VIDEO
SYNTHESIZER DEVELOPMENTS
This is an intro article to analogue video synthesizers, written
by: Jeffrey Siedler
Before the widespread use of digital computers in the
manipulation of video imagery, many artists and video
experimenters used various analogue electronic methods to
generate real-time images on a television screen. Many of these
methods were borne from the appropriation of technology from
analogue audio music synthesizers and analogue computer
techniques and reworking this technology for the creation of
video images and video signals. Analogue video synthesis
therefore is the creation of video imagery using analogue
electronic technology, and many pioneering video artists today
have had their early experience using analogue equipment to
realise their visual creativity.
The first video synthesizers appeared on the scene almost a
decade after the development of completely integrated audio
synthesis systems. Video synthesizers are technically more
complex than audio synthesizers with video signals covering a
frequency spectrum 100 times greater than for audio signals, and
must be constructed according to precise timing synchronisation -
the signal must be time-based for a viewable picture to emerge.

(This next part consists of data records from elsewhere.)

==> src/rtl/vga_window_display.sv <==
// VGA display stage: sync/timing generator, window-relative frame-buffer read addressing,
// read-latency compensation and 1x/2x replication. Optional macro: VGA_WIN_BORDER_EN.
module vga_window_display #(
  parameter int H_ACTIVE = 640,
  parameter int H_FP     = 16,
  parameter int H_SYNC   = 96,
  parameter int H_BP     = 48,
  parameter int V_ACTIVE = 480,
  parameter int V_FP     = 10,
  parameter int V_SYNC   = 2,
  parameter int V_BP     = 33,
  parameter int WIN_X0   = 20,
  parameter int WIN_Y0   = 40,
  parameter int WIN_W    = 600,
  parameter int WIN_H    = 400,
  parameter int COLOR_W  = 4,
  parameter int GRAY     = 1,
  parameter int SCALE    = 1,
  parameter int RD_LAT   = 1
`ifdef VGA_WIN_BORDER_EN
  , parameter logic [3*COLOR_W-1:0] BORDER_RGB = '1
`endif
) (
  input  logic                   pixel_clk,
  input  logic                   rst,
  input  logic [3*COLOR_W-1:0]   pix_in,
  output logic                   rd_en,
  output logic [9:0]             rd_x,
  output logic [8:0]             rd_y,
  output logic                   frame_start,
  output logic [COLOR_W-1:0]     VGA_R,
  output logic [COLOR_W-1:0]     VGA_G,
  output logic [COLOR_W-1:0]     VGA_B,
  output logic                   VGA_HS,
  output logic                   VGA_VS
);

  localparam int H_TOTAL = H_ACTIVE + H_FP + H_SYNC + H_BP;
  localparam int V_TOTAL = V_ACTIVE + V_FP + V_SYNC + V_BP;
  localparam int HCW     = $clog2(H_TOTAL + 1);
  localparam int VCW     = $clog2(V_TOTAL + 1);
  localparam int SH      = (SCALE == 2) ? 1 : 0;

  localparam logic [HCW-1:0] H_LAST = HCW'(H_TOTAL - 1);
  localparam logic [VCW-1:0] V_LAST = VCW'(V_TOTAL - 1);
  localparam logic [HCW-1:0] HA_END = HCW'(H_ACTIVE);
  localparam logic [VCW-1:0] VA_END = VCW'(V_ACTIVE);
  localparam logic [HCW-1:0] HS_BEG = HCW'(H_ACTIVE + H_FP);
  localparam logic [HCW-1:0] HS_END = HCW'(H_ACTIVE + H_FP + H_SYNC);
  localparam logic [VCW-1:0] VS_BEG = VCW'(V_ACTIVE + V_FP);
  localparam logic [VCW-1:0] VS_END = VCW'(V_ACTIVE + V_FP + V_SYNC);
  localparam logic [HCW-1:0] WX_BEG = HCW'(WIN_X0);
  localparam logic [HCW-1:0] WX_END = HCW'(WIN_X0 + WIN_W);
  localparam logic [VCW-1:0] WY_BEG = VCW'(WIN_Y0);
  localparam logic [VCW-1:0] WY_END = VCW'(WIN_Y0 + WIN_H);

`ifdef VGA_WIN_BORDER_EN
  localparam logic [HCW-1:0]       RX_BEG   = HCW'(WIN_X0 - 1);
  localparam logic [HCW-1:0]       RX_END   = HCW'(WIN_X0 + WIN_W);
  localparam logic [VCW-1:0]       RY_BEG   = VCW'(WIN_Y0 - 1);
  localparam logic [VCW-1:0]       RY_END   = VCW'(WIN_Y0 + WIN_H);
  localparam logic [3*COLOR_W-1:0] RING_RGB = BORDER_RGB;
`else
  localparam logic [3*COLOR_W-1:0] RING_RGB = '0;
`endif

  generate
    if (WIN_X0 + WIN_W > H_ACTIVE) begin : g_err_win_x
      $error("window exceeds horizontal active area");
    end
    if (WIN_Y0 + WIN_H > V_ACTIVE) begin : g_err_win_y
      $error("window exceeds vertical active area");
    end
    if (SCALE != 1 && SCALE != 2) begin : g_err_scale
      $error("SCALE must be 1 or 2");
    end
    if (RD_LAT < 0 || RD_LAT > 4) begin : g_err_lat
      $error("RD_LAT must be 0..4");
    end
    if (WIN_W / SCALE > 1024 || WIN_H / SCALE > 512) begin : g_err_addr
      $error("window too large for rd_x/rd_y");
    end
`ifdef VGA_WIN_BORDER_EN
    if (WIN_X0 < 1 || WIN_Y0 < 1) begin : g_err_ring
      $error("border ring needs WIN_X0>=1 and WIN_Y0>=1");
    end
`endif
  endgenerate

  typedef struct packed {
    logic hs;
    logic vs;
    logic win;
    logic act;
    logic ring;
  } pipe_t;

  localparam pipe_t PIPE_RST = '{hs: 1'b1, vs: 1'b1, default: 1'b0};

  logic [HCW-1:0]         hcnt_q, hcnt_d;
  logic [VCW-1:0]         vcnt_q, vcnt_d;
  logic                   rd_en_q, rd_en_d;
  logic [9:0]             rd_x_q, rd_x_d;
  logic [8:0]             rd_y_q, rd_y_d;
  logic                   frame_start_q, frame_start_d;
  pipe_t [RD_LAT:0]       pipe_q, pipe_d;
  logic [3*COLOR_W-1:0]   rgb_q, rgb_d;
  logic                   hs_q, hs_d;
  logic                   vs_q, vs_d;

  logic                   in_win, active, ring;
  logic [HCW-1:0]         x_off;
  logic [VCW-1:0]         y_off;
  logic [3*COLOR_W-1:0]   pix_rgb;
  pipe_t                  tail;

  generate
    if (GRAY != 0) begin : g_gray
      logic unused_pix_hi;
      always_comb begin
        pix_rgb       = {3{pix_in[COLOR_W-1:0]}};
        unused_pix_hi = ^pix_in[3*COLOR_W-1:COLOR_W];
      end
    end else begin : g_rgb
      always_comb pix_rgb = pix_in;
    end
  endgenerate

  always_comb begin : timing_and_stage_a
    hcnt_d = (hcnt_q == H_LAST) ? '0 : hcnt_q + 1'b1;
    vcnt_d = vcnt_q;
    if (hcnt_q == H_LAST) vcnt_d = (vcnt_q == V_LAST) ? '0 : vcnt_q + 1'b1;

    in_win = (hcnt_q >= WX_BEG) && (hcnt_q < WX_END) &&
             (vcnt_q >= WY_BEG) && (vcnt_q < WY_END);
    active = (hcnt_q < HA_END) && (vcnt_q < VA_END);
`ifdef VGA_WIN_BORDER_EN
    ring   = active && !in_win &&
             (hcnt_q >= RX_BEG) && (hcnt_q <= RX_END) &&
             (vcnt_q >= RY_BEG) && (vcnt_q <= RY_END);
`else
    ring   = 1'b0;
`endif

    // Replication is a plain right shift of the window offset.
    x_off         = hcnt_q - WX_BEG;
    y_off         = vcnt_q - WY_BEG;
    rd_en_d       = in_win;
    rd_x_d        = in_win ? 10'(x_off >> SH) : '0;
    rd_y_d        = in_win ? 9'(y_off >> SH) : '0;
    frame_start_d = (hcnt_q == '0) && (vcnt_q == '0);

    pipe_d[0] = '{hs:   !((hcnt_q >= HS_BEG) && (hcnt_q < HS_END)),
                  vs:   !((vcnt_q >= VS_BEG) && (vcnt_q < VS_END)),
                  win:  in_win,
                  act:  active,
                  ring: ring};
    for (int unsigned k = 1; k <= RD_LAT; k++) pipe_d[k] = pipe_q[k-1];
  end

  // Sync/window flags leave the delay line in step with the memory data.
  always_comb begin : stage_c
    tail  = pipe_q[RD_LAT];
    hs_d  = tail.hs;
    vs_d  = tail.vs;
    rgb_d = '0;
    if (tail.act) begin
      if (tail.win)       rgb_d = pix_rgb;
      else if (tail.ring) rgb_d = RING_RGB;
    end
  end

  always_ff @(posedge pixel_clk) begin
    if (rst) begin
      hcnt_q        <= '0;
      vcnt_q        <= '0;
      rd_en_q       <= 1'b0;
      rd_x_q        <= '0;
      rd_y_q        <= '0;
      frame_start_q <= 1'b0;
      pipe_q        <= {(RD_LAT+1){PIPE_RST}};
      rgb_q         <= '0;
      hs_q          <= 1'b1;
      vs_q          <= 1'b1;
    end else begin
      hcnt_q        <= hcnt_d;
      vcnt_q        <= vcnt_d;
      rd_en_q       <= rd_en_d;
      rd_x_q        <= rd_x_d;
      rd_y_q        <= rd_y_d;
      frame_start_q <= frame_start_d;
      pipe_q        <= pipe_d;
      rgb_q         <= rgb_d;
      hs_q          <= hs_d;
      vs_q          <= vs_d;
    end
  end

  assign rd_en       = rd_en_q;
  assign rd_x        = rd_x_q;
  assign rd_y        = rd_y_q;
  assign frame_start = frame_start_q;
  assign VGA_R       = rgb_q[3*COLOR_W-1:2*COLOR_W];
  assign VGA_G       = rgb_q[2*COLOR_W-1:COLOR_W];
  assign VGA_B       = rgb_q[COLOR_W-1:0];
  assign VGA_HS      = hs_q;
  assign VGA_VS      = vs_q;

endmodule
==> config.mk <==
export PLATFORM = sky130hd
export DESIGN_NAME = vga_window_display
export DESIGN_NICKNAME = d
export VERILOG_FILES = /design/src/rtl/vga_window_display.sv
export SDC_FILE = /design/constraint.sdc
export NUM_CORES = 1
export LEC_CHECK = 0
export CAP_MARGIN = 20
export CELL_PAD_IN_SITES_DETAIL_PLACEMENT = 0
export CELL_PAD_IN_SITES_GLOBAL_PLACEMENT = 1
export CORE_AREA = 2 2 119 87
export CTS_BUF_LIST = sky130_fd_sc_hd__clkbuf_8
export CTS_CLUSTER_DIAMETER = 30
export DETAILED_ROUTE_END_ITERATION = 12
export DIE_AREA = 0 0 121 89
export PLACE_DENSITY_LB_ADDON = 0.1
export SKIP_LAST_GASP = 1
export SLEW_MARGIN = 20
export SYNTH_ARGS = -nofsm -noshare
export SYNTH_HDL_FRONTEND = slang
export SYNTH_SLANG_ARGS = --single-unit
==> constraint.sdc <==
create_clock -name pixel_clk -period 2.52 [get_ports pixel_clk]
set_input_delay 0.756 -clock pixel_clk [delete_from_list [all_inputs] [get_ports pixel_clk]]
set_output_delay 0.756 -clock pixel_clk [all_outputs]
set_load 0.01 [all_outputs]
==> parameters.txt <==
Parameter                              Value

Timing
  Final worst-path cycle share ... 83.0%
  Unrepaired setup endpoints after global routing ... false
  Pins over their slew limit ... 0
  Final Hold Fails ... 0
  Worst hold slack ... 0.416 ns
  Worst-margin pin slew ... 0.507 ns
  Fin Clk Skew ... about 0.01 ns
  Final setup fails ... 0
  Shortest clock period the worst path allows after layout ... ~2.1 ns
  Relative max-transition margin ... 65.8%
  Final total negative setup slack ... 0 ns
  Max Clk Rate ... approximately 480 MHz

Power
  Power per Cell Area ... 487 nW/um^2
  Internal Power ... ~1.1 mW
  P_sw ... roughly 0.32 mW
  Switching share of power ... between 20% and 30%
  Portion of total power attributed to the clock network ... between 30% and 40%
  Leakage power total ... a little over 1 nW
  Sequential group share of total power ... 60.8%
  Combinational power share ... between 3 and 4%
  Worst ir drop on vdd ... ~0.19 mV

Cells and area
  Layout Area Growth over Synthesis ... 24.4%
  Count of non-filler cells in the finished layout ... between 400 and 500
  Final nets ... roughly 310
  Final instance area ... 2930 um^2
  Count of antenna diodes in the layout ... 0
  Share of cells above drive strength 1 ... roughly 9.7%

Worst setup path
  Startpoint-to-endpoint class of the critical path ... input port to flip-flop
  Kind of launch point of the worst setup path ... input port
  Worst EP required ... ~2.7 ns
  Worst setup startpoint ... rst
  Worst setup endpoint ... rd_x[3]$_SDFF_PP0_
  Worst Reg2Reg Path Length in Cells ... 6
  Reg-to-reg critical path endpoint ... rd_x[3]$_SDFF_PP0_
  Critical path endpoint category ... flip-flop
  Largest fanout of any net on the critical path ... 10
  Register-to-register setup slack ... 0.48 ns
  Start of the worst register-to-register path ... hcnt_q[2]$_SDFF_PP0_
  Critical Path AT ... approximately 2.3 ns

Logic synthesis
  Mean Syn Cell Area ... a little over 9 um^2
  Number of instances in the synthesized netlist ... between 200 and 300
  Fraction of the mapped netlist area in adder cells ... 5.32%
  Simple-gate area share of the yosys netlist ... about a quarter
  Top flip-flop cell by instance count after synthesis ... sky130_fd_sc_hd__dfxtp_1
  Net count after synthesis ... ~280
  Post-synthesis async set-or-reset flop share ... 0%
  Part of the Yosys area used for sequential elements ... 46.0%
  Distinct cells, synth ... 38
  Largest family of logic cells by synthesized area ... simple AND/OR/NAND/NOR gates
  Multiplexer share of the synthesized area ... 0%
  Yosys reg bits ... between 50 and 60
  Synth Cell Area ... approximately 2400 um^2
  Post-synthesis share of cell area spent on xor and xnor gates ... 9.31%
  Synthesized-area fraction occupied by ao, oa, aoi and oai cells ... ~4.3%
  Synth warnings ... 0
  Number of enable-type register cells in the synthesized netlist ... 0

GRT
  Number of global-route vias before repair ... between 1500 and 2000
  Initial antenna violation count ... 0
  Global Route Usage Sum ... between 10% and 20%
  Total congestion overflow after global routing ... 0
  First-pass GRT wire length ... 9050 um
  Pin count of the biggest net entering global routing ... 19

Drt
  Starting DRC count in detailed routing ... between 100 and 150
  Routed Wire Length ... 5610 um
  Highest metal layer with signal wires ... met4
  Met1 Wirelength ... ~3200 um
  Post-route ant nets ... 0
  Drt drc ... 0
  Drt via density ... approximately 4.2
  Detail Route met2 WL ... roughly 2200 um
  Routed wl met3 ... ~220 um
  Mean routed wirelength per cell ... between 10 and 15 um
  Pre-Repair DR Iteration Count ... 4
  Vias ... 1736

Placed design
  Weighted congestion at the end of routability-driven global placement ... approximately 0.79
  Cell Count Post-Placement ... ~410
  Post-detailed-placement half-perimeter wirelength ... a little over 4000 um
  Placement-stage cell area ... 2830 um^2
  Number of port buffers ... 40

Hold path
  Worst Hold Launch ... pipe_d[9]$_SDFF_PP1_
  Hold Path Class ... flip-flop to flip-flop

Clock tree
  Number of buffers created by CTS ... 5
  CTS root buffer ... sky130_fd_sc_hd__clkbuf_8
  Buffer count from post-CTS setup fixing ... 0
  Sinks on the clock net ... between 50 and 60
  Clock-pin slew on the worst setup and hold paths ... approximately 0.090 ns
  CTS tree ... built
  CTS Buffer Depth ... 2
  Worst-Skew Late Latency ... approximately 0.31 ns
  Total of cells resized after clock tree synthesis ... 0
  Hold-fix buffers at CTS ... 0
  # H-tree levels ... 2

Floorplan
  Overall die height ... 89 um
  Row cnt ... 30
  Die X ... 121 um
  Total Die Area ... 10800 um^2
  Floorplan core area ... approximately 9500 um^2
  Boundary Pins ... 49
  Initial cell density of the core ... between 20% and 30%

Run
  Max-capacitance violation count ... 0

Run status
  Status ... completed
[layer usage]
layer  GRT usage, %  up-vias
li1               -      905
met1           17.0      802
met2           14.5       25
met3           3.44        4
met4           3.17        0
met5              0        -
[cell usage after synthesis (3+ instances only)]
cell / n / area (um^2)
sky130_fd_sc_hd__nand4_1: 6 / 37.5
sky130_fd_sc_hd__or3_1: 4 / 25.0
sky130_fd_sc_hd__nor2b_1: 4 / 25.0
sky130_fd_sc_hd__dfxtp_1: 54 / 1080
sky130_fd_sc_hd__ha_1: 10 / 125
sky130_fd_sc_hd__a21oi_1: 4 / 20.0
sky130_fd_sc_hd__buf_6: 3 / 33.8
sky130_fd_sc_hd__nor2_1: 21 / 78.8
sky130_fd_sc_hd__xor2_1: 6 / 52.6
sky130_fd_sc_hd__nand2_1: 14 / 52.6
sky130_fd_sc_hd__clkbuf_1: 8 / 30.0
sky130_fd_sc_hd__xnor2_1: 19 / 166
sky130_fd_sc_hd__nor3_1: 32 / 160
sky130_fd_sc_hd__buf_2: 8 / 40.0
sky130_fd_sc_hd__or2_2: 4 / 25.0
sky130_fd_sc_hd__nor4_1: 7 / 43.8
sky130_fd_sc_hd__nand3_1: 8 / 40.0
sky130_fd_sc_hd__o21ai_0: 3 / 15.0
sky130_fd_sc_hd__buf_4: 8 / 60.1
sky130_fd_sc_hd__and2_1: 5 / 31.3
sky130_fd_sc_hd__inv_1: 12 / 45.0
[area by class of cell]
class | instances | area [um^2]
Sequential cell | 54 | 1080
Tap cell | 128 | 160
Inverter | 12 | 45.0
Timing Repair Buffer | 50 | 475
Multi-Input combinational cell | 164 | 1070
Clock inverter | 2 | 12.5
Clock buffer | 6 | 82.6
Fill cell | 1009 | 6570
[how the worst min path moves through the flow]
stage	slack (ns)	cells past startpoint	to
3_3_place_gp	0.39	1	hs_d$_SDFF_PP1_
3_5_place_dp	0.40	1	VGA_VS$_SDFF_PP1_
2_1_floorplan	0.39	1	VGA_HS$_SDFF_PP1_
4_1_cts	0.42	1	VGA_VS$_SDFF_PP1_
6_report	0.42	1	hs_d$_SDFF_PP1_
5_1_grt	0.43	1	hs_d$_SDFF_PP1_
[cells by family after synthesis]
family | after synthesis
adders and majority gates | 10
AOI/OAI and AO/OA | 13
xor gates and xnor gates | 25
DFF | 54
and+or+nand+nor | 116
buffers and inverters | 39
[cell usage in the layout, fill, tap and decap left out, types with 3 or more instances in the layout]
cell | netlist | final
sky130_fd_sc_hd__clkdlybuf4s50_1 | 0 | 40
sky130_fd_sc_hd__clkbuf_8 | 0 | 6
sky130_fd_sc_hd__nor2b_1 | 4 | 4
sky130_fd_sc_hd__xor2_1 | 6 | 6
sky130_fd_sc_hd__or2_2 | 4 | 4
sky130_fd_sc_hd__nand4_1 | 6 | 6
sky130_fd_sc_hd__nor4_1 | 7 | 7
sky130_fd_sc_hd__nand2_1 | 14 | 14
sky130_fd_sc_hd__xnor2_1 | 19 | 19
sky130_fd_sc_hd__or3_1 | 4 | 4
sky130_fd_sc_hd__nor3_1 | 32 | 32
sky130_fd_sc_hd__dfxtp_1 | 54 | 54
sky130_fd_sc_hd__o21ai_0 | 3 | 3
sky130_fd_sc_hd__buf_4 | 8 | 10
sky130_fd_sc_hd__inv_1 | 12 | 12
sky130_fd_sc_hd__ha_1 | 10 | 10
sky130_fd_sc_hd__nand3_1 | 8 | 8
sky130_fd_sc_hd__and2_1 | 5 | 5
sky130_fd_sc_hd__a21oi_1 | 4 | 4
sky130_fd_sc_hd__nor2_1 | 21 | 21
[registers in the layout, indices dropped and copies added (netlist names)]
register,count
rgb_q,4
rd_y,9
pipe_d,4
hcnt_q,10
pipe_q,2
VGA_VS,1
frame_start,1
vcnt_q,10
hs_d,1
vs_d,1
VGA_HS,1
rd_x,10
[power by group through the flow]
stage	clock (mW)	combinational, mW	sequential, mW
floorplan	0	0.0231	0.885
global placement	0	0.0472	0.886
detailed placement	0	0.0473	0.886
CTS	0.537	0.0478	0.867
global route	0.572	0.0531	0.868
finish	0.511	0.0467	0.866
[per-stage QoR]
stage	setup WS (ns)	util [%]	power, mW
after CTS	0.441	30.8	1.45
after global routing	0.294	30.8	1.49
after detailed placement	0.120	29.8	0.934
after global placement	0.0452	29.8	0.933
final	0.428	30.8	1.42
after floorplan	0.850	-	0.909
[worst max-delay path, cell delays in order]
cell,delay [ns]
sky130_fd_sc_hd__clkdlybuf4s50_1,0.48
sky130_fd_sc_hd__a211oi_1,0.42
sky130_fd_sc_hd__o311ai_2,0.22
sky130_fd_sc_hd__buf_4,0.23
sky130_fd_sc_hd__nor3_1,0.19
Note: power is estimated with default switching activity, not from simulation.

Because of this reason, the development of video synthesizers had
taken longer to emerge compared to its audio counterpart (Dewitt
in Vasulka, 1992).
A wide variety of electronic instruments have been constructed by
engineers and artists since the mid 1960s. Each imaging system
that had been developed reflected the technical and artistic
capabilities of its maker - in some systems the resultant image
is the product of the inherent circuit design, in other systems
the electronics produce a more specific visual or psychological
effect (Beck in Schneider & Korot, 1976).
CAMERA IMAGE PROCESSOR TYPES
These devices typically include such units as colourizers which
add chrominance to a monochrome signal. Examples include the
Fairlight Electric Paintbox, the Paik/Abe video synthesizer and
the Cox Box.
DIRECT VIDEO SYNTHESIZER TYPES
These instruments construct an entire video signal and image
without the use of any external camera image. Examples include
the Beck Direct Video Synthesizer, the EMS Spectron, the Siegel
EVS and the Supernova 12.
SCAN MODULATION / RESCAN TYPES
These devices use the principle of scan modulation to alter the
geometry of an image on a monitor. This image is then rescanned
by a video camera to transform this image into a proper TV scan
picture. Examples include the Scanimate by Computer Image Corp.
and the Rutt/Etra Scan Processor.
NON-VTR RECORDABLE TYPES
These instruments include those which generate a video display on
a monitor which does not actually produce a standard TV signal
waveform. Most are based on the principle of magnetic distortion
- using the colour picture tube as if it were an oscilloscope
screen. Examples include Bill Hearn’s Vidium and the Tadlock
Archetron.
(Beck in Schneider & Korot, 1976)
Further to this there are two main classes of video synthesizer.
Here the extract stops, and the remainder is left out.